Expression for a subgroup of a inner direct product group. Suppose I have a group $G$ which is the (inner) direct product of subgroups $H$ and $K$.
That is, $G = HK$, $H\cap K = \{1\}$, and $H$ and $K$ are both normal subgroups of $G$.
Then for a subgroup $G'$ of $G$, I want to write (in fact a proof I'm trying to follow uses this fact) that $G' = (G'\cap H)(G'\cap K)$.
This looks like it should be true in general.  $(\supset)$ is clear, but $(\subset)$ won't work out for me.
Suppose $m\in G'$.  Then write $m = hk$ for some $h\in H$, $k\in K$.  If $h\in G'$, then so is $k$.  Similarly if $k\in G'$, then so is $h$.  The case left to deal with is if $h,k$ are both not in $G'$.  I cannot rule this out.
Extra hypothesis (in the context of the theorem) that might help:  $G'$ is a maximal subgroup of $G$ and $H$ and $K$ are both Sylow subgroups of $G$.  $G$ is a finite group.
 A: I shall use the additional properties that $G$ is finite and $H,K$ are Sylow.
As $H$, $K$ are Sylow subgroups of orders $p^n$ and $q^m$, respectively, we see that $G$ has $p^nq^m$ elements. This implies $p\ne q$ (or one of the groups $H,K$ is trivial; in that case the claim is trivial as well).

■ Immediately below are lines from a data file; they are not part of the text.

==> src/rtl/la_control_pkg.sv <==
// Shared register map, FSM encoding and CTRL bits for the LA capture controller.
// Snapshot readback is controlled by LA_CTRL_SNAPSHOT_READ_EN.
package la_control_pkg;

  localparam logic [5:0] OFF_SEL    = 6'h00;
  localparam logic [5:0] OFF_CTRL   = 6'h04;
  localparam logic [5:0] OFF_MASK   = 6'h08;
  localparam logic [5:0] OFF_VALUE  = 6'h0C;
  localparam logic [5:0] OFF_POST   = 6'h10;
  localparam logic [5:0] OFF_STATUS = 6'h14;
  localparam logic [5:0] OFF_DATA0  = 6'h20;
  localparam logic [5:0] OFF_DATA1  = 6'h24;
  localparam logic [5:0] OFF_DATA2  = 6'h28;
  localparam logic [5:0] OFF_DATA3  = 6'h2C;

  localparam int CTRL_ARM     = 0;
  localparam int CTRL_FREEZE  = 1;
  localparam int CTRL_RELEASE = 2;

  typedef enum logic [1:0] {
    ST_IDLE   = 2'd0,
    ST_ARMED  = 2'd1,
    ST_POST   = 2'd2,
    ST_FROZEN = 2'd3
  } la_state_e;

  function automatic logic [31:0] byte_merge(
    input logic [31:0] old_v,
    input logic [31:0] new_v,
    input logic [3:0]  sel
  );
    logic [31:0] r;
    r = old_v;
    for (int b = 0; b < 4; b++)
      if (sel[b]) r[8*b +: 8] = new_v[8*b +: 8];
    return r;
  endfunction

endpackage

==> src/rtl/la_bank_mux.sv <==
// One 32-bit LA bank: picks the selected team's slice, zero when out of range.
// Snapshot readback is controlled by LA_CTRL_SNAPSHOT_READ_EN.
module la_bank_mux #(
  parameter int NUM_TEAMS = 1,
  parameter int BANK      = 0
) (
  input  logic [128*NUM_TEAMS-1:0] flat_i,
  input  logic [7:0]               sel_i,
  output logic [31:0]              bank_o
);

  always_comb begin
    bank_o = '0;
    for (int t = 1; t <= NUM_TEAMS; t++)
      if (sel_i == 8'(t))
        bank_o = flat_i[128*(t-1)+32*BANK +: 32];
  end

endmodule

==> src/rtl/la_capture_ctrl.sv <==
// Wishbone LA output selector with trigger/freeze capture sequencer.
// Define LA_CTRL_SNAPSHOT_READ_EN to expose la_data_out at DATA0..DATA3.
module la_capture_ctrl
  import la_control_pkg::*;
#(
  parameter int          NUM_TEAMS = 1,
  parameter logic [31:0] BASE_ADDR = 32'h3000_0000
) (
  input  logic                     clk,
  input  logic                     nrst,
  input  logic                     wbs_stb_i,
  input  logic                     wbs_cyc_i,
  input  logic                     wbs_we_i,
  input  logic [3:0]               wbs_sel_i,
  input  logic [31:0]              wbs_dat_i,
  input  logic [31:0]              wbs_adr_i,
  output logic                     wbs_ack_o,
  output logic [31:0]              wbs_dat_o,
  input  logic [128*NUM_TEAMS-1:0] designs_la_data_flat,
  output logic [127:0]             la_data_out,
  output logic                     la_frozen_o
);

  logic        ack_q, ack_d;
  logic [31:0] dat_q, dat_d;
  logic [31:0] sel_q, sel_d;
  logic [31:0] mask_q, mask_d;
  logic [31:0] value_q, value_d;
  logic [15:0] post_q, post_d;
  logic [15:0] cnt_q, cnt_d;
  logic [127:0] la_q, la_d;
  la_state_e   state_q, state_d;

  logic        hit, acc, wr;
  logic [5:0]  off;
  logic        ctrl_wr, arm, frz, rel, match;
  logic [31:0] rdata;
  logic [127:0] live;

  for (genvar i = 0; i < 4; i++) begin : g_bank
    la_bank_mux #(
      .NUM_TEAMS(NUM_TEAMS),
      .BANK     (i)
    ) u_bank (
      .flat_i(designs_la_data_flat),
      .sel_i (sel_q[8*i +: 8]),
      .bank_o(live[32*i +: 32])
    );
  end

  assign off = wbs_adr_i[5:0];
  assign hit = wbs_cyc_i & wbs_stb_i &
               (wbs_adr_i[31:6] == BASE_ADDR[31:6]);
  assign acc = hit & ~ack_q;
  assign wr  = acc & wbs_we_i;

  assign ctrl_wr = wr & (off == OFF_CTRL) & wbs_sel_i[0];
  assign arm = ctrl_wr & wbs_dat_i[CTRL_ARM];
  assign frz = ctrl_wr & wbs_dat_i[CTRL_FREEZE];
  assign rel = ctrl_wr & wbs_dat_i[CTRL_RELEASE];

  assign match = ((la_q[31:0] ^ value_q) & mask_q) == 32'h0;

  always_comb begin
    sel_d   = sel_q;
    mask_d  = mask_q;
    value_d = value_q;
    post_d  = post_q;
    if (wr) begin
      unique case (off)
        OFF_SEL:   sel_d   = byte_merge(sel_q, wbs_dat_i, wbs_sel_i);
        OFF_MASK:  mask_d  = byte_merge(mask_q, wbs_dat_i, wbs_sel_i);
        OFF_VALUE: value_d = byte_merge(value_q, wbs_dat_i, wbs_sel_i);
        OFF_POST:  post_d  = byte_merge({16'h0, post_q},
                                        wbs_dat_i, wbs_sel_i) >> 0;
        default: ;
      endcase
    end
  end

  // CTRL commands take priority over any trigger match in the same cycle
  always_comb begin
    state_d = state_q;
    cnt_d   = cnt_q;
    if (rel) begin
      state_d = ST_IDLE;
      cnt_d   = '0;
    end else if (frz) begin
      state_d = ST_FROZEN;
      cnt_d   = '0;
    end else if (arm) begin
      state_d = ST_ARMED;
      cnt_d   = '0;
    end else begin
      unique case (state_q)
        ST_ARMED: begin
          if (match) begin
            if (post_q == 16'h0) begin
              state_d = ST_FROZEN;
            end else begin
              state_d = ST_POST;
              cnt_d   = post_q;
            end
          end
        end
        ST_POST: begin
          cnt_d = cnt_q - 16'h1;
          if (cnt_q == 16'h1) state_d = ST_FROZEN;
        end
        default: ;
      endcase
    end
  end

  // Gate on the next state so the sample present at the freeze edge is held
  assign la_d = (state_d == ST_FROZEN) ? la_q : live;

  always_comb begin
    rdata = '0;
    unique case (off)
      OFF_SEL:    rdata = sel_q;
      OFF_MASK:   rdata = mask_q;
      OFF_VALUE:  rdata = value_q;
      OFF_POST:   rdata = {16'h0, post_q};
      OFF_STATUS: rdata = {cnt_q, 14'h0, state_q};
`ifdef LA_CTRL_SNAPSHOT_READ_EN
      OFF_DATA0:  rdata = la_q[31:0];
      OFF_DATA1:  rdata = la_q[63:32];
      OFF_DATA2:  rdata = la_q[95:64];
      OFF_DATA3:  rdata = la_q[127:96];
`endif
      default:    rdata = '0;
    endcase
  end

  assign ack_d = acc;
  assign dat_d = (acc & ~wbs_we_i) ? rdata : 32'h0;

  always_ff @(posedge clk or negedge nrst) begin
    if (!nrst) begin
      ack_q   <= 1'b0;
      dat_q   <= '0;
      sel_q   <= '0;
      mask_q  <= '0;
      value_q <= '0;
      post_q  <= '0;
      cnt_q   <= '0;
      la_q    <= '0;
      state_q <= ST_IDLE;
    end else begin
      ack_q   <= ack_d;
      dat_q   <= dat_d;
      sel_q   <= sel_d;
      mask_q  <= mask_d;
      value_q <= value_d;
      post_q  <= post_d;
      cnt_q   <= cnt_d;
      la_q    <= la_d;
      state_q <= state_d;
    end
  end

  assign wbs_ack_o   = ack_q;
  assign wbs_dat_o   = dat_q;
  assign la_data_out = la_q;
  assign la_frozen_o = (state_q == ST_FROZEN);

endmodule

Then $G'\cap H$ is a $p$-group, hence contained in a $p$-Sylow group of $G'$. This again is contained in a $p$-Sylow $H'$ of $G$, which must be conjugate to $H$. Since $H$ is normal, we conclude $H=H'$. In other words: $G\cap H$ is a $p$-Sylow subgroup of $G'$, of order $p^r$ say. Similarly, $G\cap K$ is a $q$-Sylow subgroup of $G'$, of order $q^s$ say. Then the order of $G'$ must be $p^rq^s$, i.e.  $G'=(G\cap H)(G\cap J)$.
A: I got this using the first Sylow Theorem, with an idea sparked by Hagen's answer above.
Since there exists a conjugate $H'$ of $H$ such that $G'\cap H'$ is a Sylow $p$-subgroup of $G'$.  Since $H$ is normal (as Hagen pointed out above) we have $G'\cap H = G'\cap H'$ is a Sylow subgroup of $G'$.  And the rest of the argument is what Hagen outlined above.